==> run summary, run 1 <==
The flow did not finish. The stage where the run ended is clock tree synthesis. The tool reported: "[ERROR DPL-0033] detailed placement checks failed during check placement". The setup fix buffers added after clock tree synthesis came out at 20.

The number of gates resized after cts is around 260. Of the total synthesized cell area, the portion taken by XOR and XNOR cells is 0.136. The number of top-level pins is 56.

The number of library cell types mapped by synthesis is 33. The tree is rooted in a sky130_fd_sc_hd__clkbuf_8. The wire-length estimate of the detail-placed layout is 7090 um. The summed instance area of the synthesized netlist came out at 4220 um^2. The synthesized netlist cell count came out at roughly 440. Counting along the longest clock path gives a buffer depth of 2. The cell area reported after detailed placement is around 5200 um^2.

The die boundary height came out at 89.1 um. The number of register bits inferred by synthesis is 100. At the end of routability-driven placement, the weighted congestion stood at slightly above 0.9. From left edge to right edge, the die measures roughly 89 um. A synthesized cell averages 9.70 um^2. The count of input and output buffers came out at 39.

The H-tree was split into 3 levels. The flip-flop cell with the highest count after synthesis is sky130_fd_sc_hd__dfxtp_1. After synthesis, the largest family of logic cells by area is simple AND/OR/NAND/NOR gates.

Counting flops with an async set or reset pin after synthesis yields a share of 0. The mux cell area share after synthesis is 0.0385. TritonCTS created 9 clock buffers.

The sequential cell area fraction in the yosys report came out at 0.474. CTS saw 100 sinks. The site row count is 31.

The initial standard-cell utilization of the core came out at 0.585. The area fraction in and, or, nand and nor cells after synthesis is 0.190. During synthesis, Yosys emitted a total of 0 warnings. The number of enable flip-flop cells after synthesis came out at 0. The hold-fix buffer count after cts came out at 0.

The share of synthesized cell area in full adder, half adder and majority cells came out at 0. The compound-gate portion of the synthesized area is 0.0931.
### src/rtl/decode_control_pipe.sv
// Instruction-decode stage: main control + ALU control decode behind valid/ready with a 2-entry skid buffer.
// Latency 1 cycle; in_ready is the registered inverse of the skid entry being full.
module decode_control_pipe #(
    parameter bit ENABLE_M = 1'b0,
    parameter int CNT_W    = 16
) (
    input  logic             clock,
    input  logic             reset,
    input  logic             flush,
    input  logic             in_valid,
    output logic             in_ready,
    input  logic [31:0]      instruction,
    output logic             out_valid,
    input  logic             out_ready,
    output logic [31:0]      out_instruction,
    output logic [7:0]       controls,
    output logic [3:0]       alu_control,
    output logic             illegal,
    output logic [CNT_W-1:0] decoded_count,
    output logic             illegal_seen
);

    localparam logic [3:0] ALU_AND = 4'b0000;
    localparam logic [3:0] ALU_OR  = 4'b0001;
    localparam logic [3:0] ALU_ADD = 4'b0010;
    localparam logic [3:0] ALU_XOR = 4'b0011;
    localparam logic [3:0] ALU_SUB = 4'b0110;
    localparam logic [3:0] ALU_SLT = 4'b0111;
    localparam logic [3:0] ALU_SLL = 4'b1000;
    localparam logic [3:0] ALU_SRL = 4'b1001;
    localparam logic [3:0] ALU_SRA = 4'b1010;
    localparam logic [3:0] ALU_MUL = 4'b1100;

    typedef struct packed {
        logic [31:0] instr;
        logic [7:0]  ctrl;
        logic [3:0]  alu;
        logic        ill;
    } entry_t;

    // {illegal, alu_control} for the funct7=0000000 funct3 table shared by R and I types
    function automatic logic [4:0] base_op(input logic [2:0] f3);
        case (f3)
            3'b000:  base_op = {1'b0, ALU_ADD};
            3'b001:  base_op = {1'b0, ALU_SLL};
            3'b010:  base_op = {1'b0, ALU_SLT};
            3'b100:  base_op = {1'b0, ALU_XOR};
            3'b101:  base_op = {1'b0, ALU_SRL};
            3'b110:  base_op = {1'b0, ALU_OR};
            3'b111:  base_op = {1'b0, ALU_AND};
            default: base_op = {1'b1, 4'b0000};
        endcase
    endfunction

    logic [6:0] opcode;
    logic [2:0] funct3;
    logic [6:0] funct7;
    logic [7:0] dec_base;
    logic [3:0] dec_alu;
    logic       dec_bad;
    logic [4:0] bop;
    entry_t     dec_entry;

    assign opcode = instruction[6:0];
    assign funct3 = instruction[14:12];
    assign funct7 = instruction[31:25];

    always_comb begin
        dec_base = 8'h00;
        dec_alu  = ALU_ADD;
        dec_bad  = 1'b0;
        bop      = base_op(funct3);
        case (opcode)
            7'b0110011: dec_base = 8'h22;
            7'b0000011: dec_base = 8'hF0;
            7'b0100011: dec_base = 8'h88;
            7'b1100011: dec_base = 8'h05;
            7'b0010011: dec_base = 8'hA3;
            default:    dec_bad  = 1'b1;
        endcase
        case (dec_base[1:0])
            2'b00: dec_alu = ALU_ADD;
            2'b01: dec_alu = ALU_SUB;
            2'b10: begin
                case (funct7)
                    7'b0000000: begin
                        dec_alu = bop[3:0];
                        dec_bad = bop[4];
                    end
                    7'b0100000: begin
                        if (funct3 == 3'b000)      dec_alu = ALU_SUB;
                        else if (funct3 == 3'b101) dec_alu = ALU_SRA;
                        else                       dec_bad = 1'b1;
                    end
                    7'b0000001: begin
                        if (ENABLE_M && funct3 == 3'b000) dec_alu = ALU_MUL;
                        else                              dec_bad = 1'b1;
                    end
                    default: dec_bad = 1'b1;
                endcase
            end
            2'b11: begin
                // I-type ignores funct7 except bit 5 selecting arithmetic right shift
                if (funct3 == 3'b101) begin
                    dec_alu = funct7[5] ? ALU_SRA : ALU_SRL;
                end else begin
                    dec_alu = bop[3:0];
                    dec_bad = bop[4];
                end
            end
            default: dec_alu = ALU_ADD;
        endcase
        dec_entry.instr = instruction;
        dec_entry.ctrl  = dec_bad ? 8'h00 : dec_base;
        dec_entry.alu   = dec_bad ? 4'b0000 : dec_alu;
        dec_entry.ill   = dec_bad;
    end

    entry_t main_q, skid_q;
    logic   main_vld, skid_vld;
    logic   accept, handshake, main_free;

    assign accept    = in_valid & ~skid_vld;
    assign handshake = main_vld & out_ready;
    assign main_free = ~main_vld | out_ready;

    always_ff @(posedge clock or posedge reset) begin
        if (reset) begin
            main_q        <= '0;
            skid_q        <= '0;
            main_vld      <= 1'b0;
            skid_vld      <= 1'b0;
            decoded_count <= '0;
            illegal_seen  <= 1'b0;
        end else begin
            if (handshake) begin
                decoded_count <= decoded_count + CNT_W'(1);
                if (main_q.ill) illegal_seen <= 1'b1;
            end
            if (flush) begin
                main_vld <= 1'b0;
                skid_vld <= 1'b0;
            end else if (main_free) begin
                // skid is only ever full while in_ready is low, so it never races an accept
                if (skid_vld) begin
                    main_q   <= skid_q;
                    main_vld <= 1'b1;
                    skid_vld <= 1'b0;
                end else begin
                    main_vld <= accept;
                    if (accept) main_q <= dec_entry;
                end
            end else if (accept) begin
                skid_q   <= dec_entry;
                skid_vld <= 1'b1;
            end
        end
    end

    assign in_ready        = ~skid_vld;
    assign out_valid       = main_vld;
    assign out_instruction = main_q.instr;
    assign controls        = main_q.ctrl;
    assign alu_control     = main_q.alu;
    assign illegal         = main_q.ill;

endmodule
$ cat src/rtl/wbxbc_arb_pkg.sv
// Shared helpers for the pipelined Wishbone arbiter: sizing, grant sanity
// check and the round-robin pick used by the selector.
package wbxbc_arb_pkg;
  localparam int MAX_ITR = 16;
  localparam int MAX_IDX_W = 4;

  function automatic int clog2(input int v);
    int r;
    r = 0;
    while ((1 << r) < v) r++;
    return r;
  endfunction

  function automatic logic is_onehot0(input logic [MAX_ITR-1:0] v);
    return (v & (v - 1'b1)) == '0;
  endfunction

  // First requester strictly after 'last', wrapping within n initiators.
  function automatic logic [MAX_ITR-1:0] rr_pick(input logic [MAX_ITR-1:0] req,
                                                 input int n, input int last);
    logic [MAX_ITR-1:0] g;
    logic found;
    int idx;
    logic [MAX_IDX_W-1:0] i4;
    g = '0;
    found = 1'b0;
    for (int k = 1; k <= MAX_ITR; k++) begin
      idx = (last + k) % n;
      i4 = idx[MAX_IDX_W-1:0];
      if (k <= n && !found && req[i4]) begin
        g[i4] = 1'b1;
        found = 1'b1;
      end
    end
    return g;
  endfunction
endpackage

$ cat src/rtl/wbxbc_rr_sel.sv
// Combinational round-robin selector: next one-hot grant and its index.
module wbxbc_rr_sel
  import wbxbc_arb_pkg::*;
#(
  parameter int N  = 4,
  parameter int LW = 2
) (
  input  logic [N-1:0]  req,
  input  logic [LW-1:0] last,
  output logic [N-1:0]  gnt,
  output logic [LW-1:0] gnt_idx
);
  logic [MAX_ITR-1:0] pick;

  always_comb begin
    pick    = rr_pick(MAX_ITR'(req), N, int'(last));
    gnt     = pick[N-1:0];
    gnt_idx = '0;
    for (int i = 0; i < N; i++)
      if (pick[i]) gnt_idx = LW'(i);
  end
endmodule

$ cat src/rtl/wbxbc_pipe_arb.sv
// Round-robin arbiter sharing one pipelined Wishbone target among ITR_CNT
// initiators, with a cap on accepted-but-unterminated requests.
module wbxbc_pipe_arb
  import wbxbc_arb_pkg::*;
#(
  parameter int ITR_CNT   = 4,
  parameter int ADR_WIDTH = 16,
  parameter int DAT_WIDTH = 16,
  parameter int SEL_WIDTH = 2,
  parameter int MAX_OUT   = 4
) (
  input  logic                           clk_i,
  input  logic                           sync_rst_i,
  input  logic [ITR_CNT-1:0]             itr_cyc_i,
  input  logic [ITR_CNT-1:0]             itr_stb_i,
  input  logic [ITR_CNT-1:0]             itr_we_i,
  input  logic [ITR_CNT-1:0]             itr_lock_i,
  input  logic [ITR_CNT*SEL_WIDTH-1:0]   itr_sel_i,
  input  logic [ITR_CNT*ADR_WIDTH-1:0]   itr_adr_i,
  input  logic [ITR_CNT*DAT_WIDTH-1:0]   itr_dat_i,
  output logic [ITR_CNT-1:0]             itr_ack_o,
  output logic [ITR_CNT-1:0]             itr_err_o,
  output logic [ITR_CNT-1:0]             itr_rty_o,
  output logic [ITR_CNT-1:0]             itr_stall_o,
  output logic [DAT_WIDTH-1:0]           itr_dat_o,
  output logic                           tgt_cyc_o,
  output logic                           tgt_stb_o,
  output logic                           tgt_we_o,
  output logic                           tgt_lock_o,
  output logic [SEL_WIDTH-1:0]           tgt_sel_o,
  output logic [ADR_WIDTH-1:0]           tgt_adr_o,
  output logic [DAT_WIDTH-1:0]           tgt_dat_o,
  input  logic                           tgt_ack_i,
  input  logic                           tgt_err_i,
  input  logic                           tgt_rty_i,
  input  logic                           tgt_stall_i,
  input  logic [DAT_WIDTH-1:0]           tgt_dat_i
);
  localparam int LW = clog2(ITR_CNT);
  localparam int CW = clog2(MAX_OUT + 1);

  logic [ITR_CNT-1:0] gnt_reg, nxt_gnt;
  logic [LW-1:0]      last_reg, nxt_idx;
  logic [CW-1:0]      out_cnt;

  logic owned, cap, has_out, accept, term, release_own;
  logic own_cyc, own_stb, own_we, own_lock;
  logic [SEL_WIDTH-1:0] own_sel;
  logic [ADR_WIDTH-1:0] own_adr;
  logic [DAT_WIDTH-1:0] own_dat;

  wbxbc_rr_sel #(.N(ITR_CNT), .LW(LW)) u_sel (
    .req     (itr_cyc_i),
    .last    (last_reg),
    .gnt     (nxt_gnt),
    .gnt_idx (nxt_idx)
  );

  // AND-OR mux on the one-hot grant; everything reads zero while idle.
  always_comb begin
    own_cyc  = |(gnt_reg & itr_cyc_i);
    own_stb  = |(gnt_reg & itr_stb_i);
    own_we   = |(gnt_reg & itr_we_i);
    own_lock = |(gnt_reg & itr_lock_i);
    own_sel  = '0;
    own_adr  = '0;
    own_dat  = '0;
    for (int i = 0; i < ITR_CNT; i++) begin
      if (gnt_reg[i]) begin
        own_sel = own_sel | itr_sel_i[i*SEL_WIDTH +: SEL_WIDTH];
        own_adr = own_adr | itr_adr_i[i*ADR_WIDTH +: ADR_WIDTH];
        own_dat = own_dat | itr_dat_i[i*DAT_WIDTH +: DAT_WIDTH];
      end
    end
  end

  assign owned       = |gnt_reg;
  assign cap         = (out_cnt == CW'(MAX_OUT));
  assign has_out     = (out_cnt != '0);
  assign release_own = owned & ~own_cyc & ~own_lock;

  assign tgt_cyc_o  = own_cyc;
  assign tgt_stb_o  = own_stb & ~cap;
  assign tgt_we_o   = own_we;
  assign tgt_lock_o = own_lock;
  assign tgt_sel_o  = own_sel;
  assign tgt_adr_o  = own_adr;
  assign tgt_dat_o  = own_dat;

  assign accept = tgt_cyc_o & tgt_stb_o & ~tgt_stall_i;
  assign term   = (tgt_ack_i | tgt_err_i | tgt_rty_i) & has_out;

  // Terminations with nothing outstanding are strays and go nowhere.
  assign itr_ack_o   = gnt_reg & {ITR_CNT{tgt_ack_i & has_out}};
  assign itr_err_o   = gnt_reg & {ITR_CNT{tgt_err_i & has_out}};
  assign itr_rty_o   = gnt_reg & {ITR_CNT{tgt_rty_i & has_out}};
  assign itr_stall_o = ~gnt_reg | {ITR_CNT{tgt_stall_i | cap}};
  assign itr_dat_o   = tgt_dat_i;

  always_ff @(posedge clk_i) begin
    if (sync_rst_i) begin
      gnt_reg  <= '0;
      last_reg <= LW'(ITR_CNT - 1);
      out_cnt  <= '0;
    end else if (!owned) begin
      if (|itr_cyc_i) begin
        gnt_reg  <= nxt_gnt;
        last_reg <= nxt_idx;
      end
    end else if (release_own) begin
      gnt_reg <= '0;
      out_cnt <= '0;
    end else begin
      out_cnt <= out_cnt + CW'(accept) - CW'(term);
    end
  end

  always_ff @(posedge clk_i)
    if (!sync_rst_i) assert (is_onehot0(MAX_ITR'(gnt_reg)));
endmodule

### Work to complete
Could you restate word for word the lines above from the one containing "The number of gates" through the one containing "The initial standard-cell", both included, and nothing else?

### Expected answer
The number of gates resized after cts is around 260. Of the total synthesized cell area, the portion taken by XOR and XNOR cells is 0.136. The number of top-level pins is 56.

The number of library cell types mapped by synthesis is 33. The tree is rooted in a sky130_fd_sc_hd__clkbuf_8. The wire-length estimate of the detail-placed layout is 7090 um. The summed instance area of the synthesized netlist came out at 4220 um^2. The synthesized netlist cell count came out at roughly 440. Counting along the longest clock path gives a buffer depth of 2. The cell area reported after detailed placement is around 5200 um^2.

The die boundary height came out at 89.1 um. The number of register bits inferred by synthesis is 100. At the end of routability-driven placement, the weighted congestion stood at slightly above 0.9. From left edge to right edge, the die measures roughly 89 um. A synthesized cell averages 9.70 um^2. The count of input and output buffers came out at 39.

The H-tree was split into 3 levels. The flip-flop cell with the highest count after synthesis is sky130_fd_sc_hd__dfxtp_1. After synthesis, the largest family of logic cells by area is simple AND/OR/NAND/NOR gates.

Counting flops with an async set or reset pin after synthesis yields a share of 0. The mux cell area share after synthesis is 0.0385. TritonCTS created 9 clock buffers.

The sequential cell area fraction in the yosys report came out at 0.474. CTS saw 100 sinks. The site row count is 31.

The initial standard-cell utilization of the core came out at 0.585. The area fraction in and, or, nand and nor cells after synthesis is 0.190. During synthesis, Yosys emitted a total of 0 warnings. The number of enable flip-flop cells after synthesis came out at 0. The hold-fix buffer count after cts came out at 0.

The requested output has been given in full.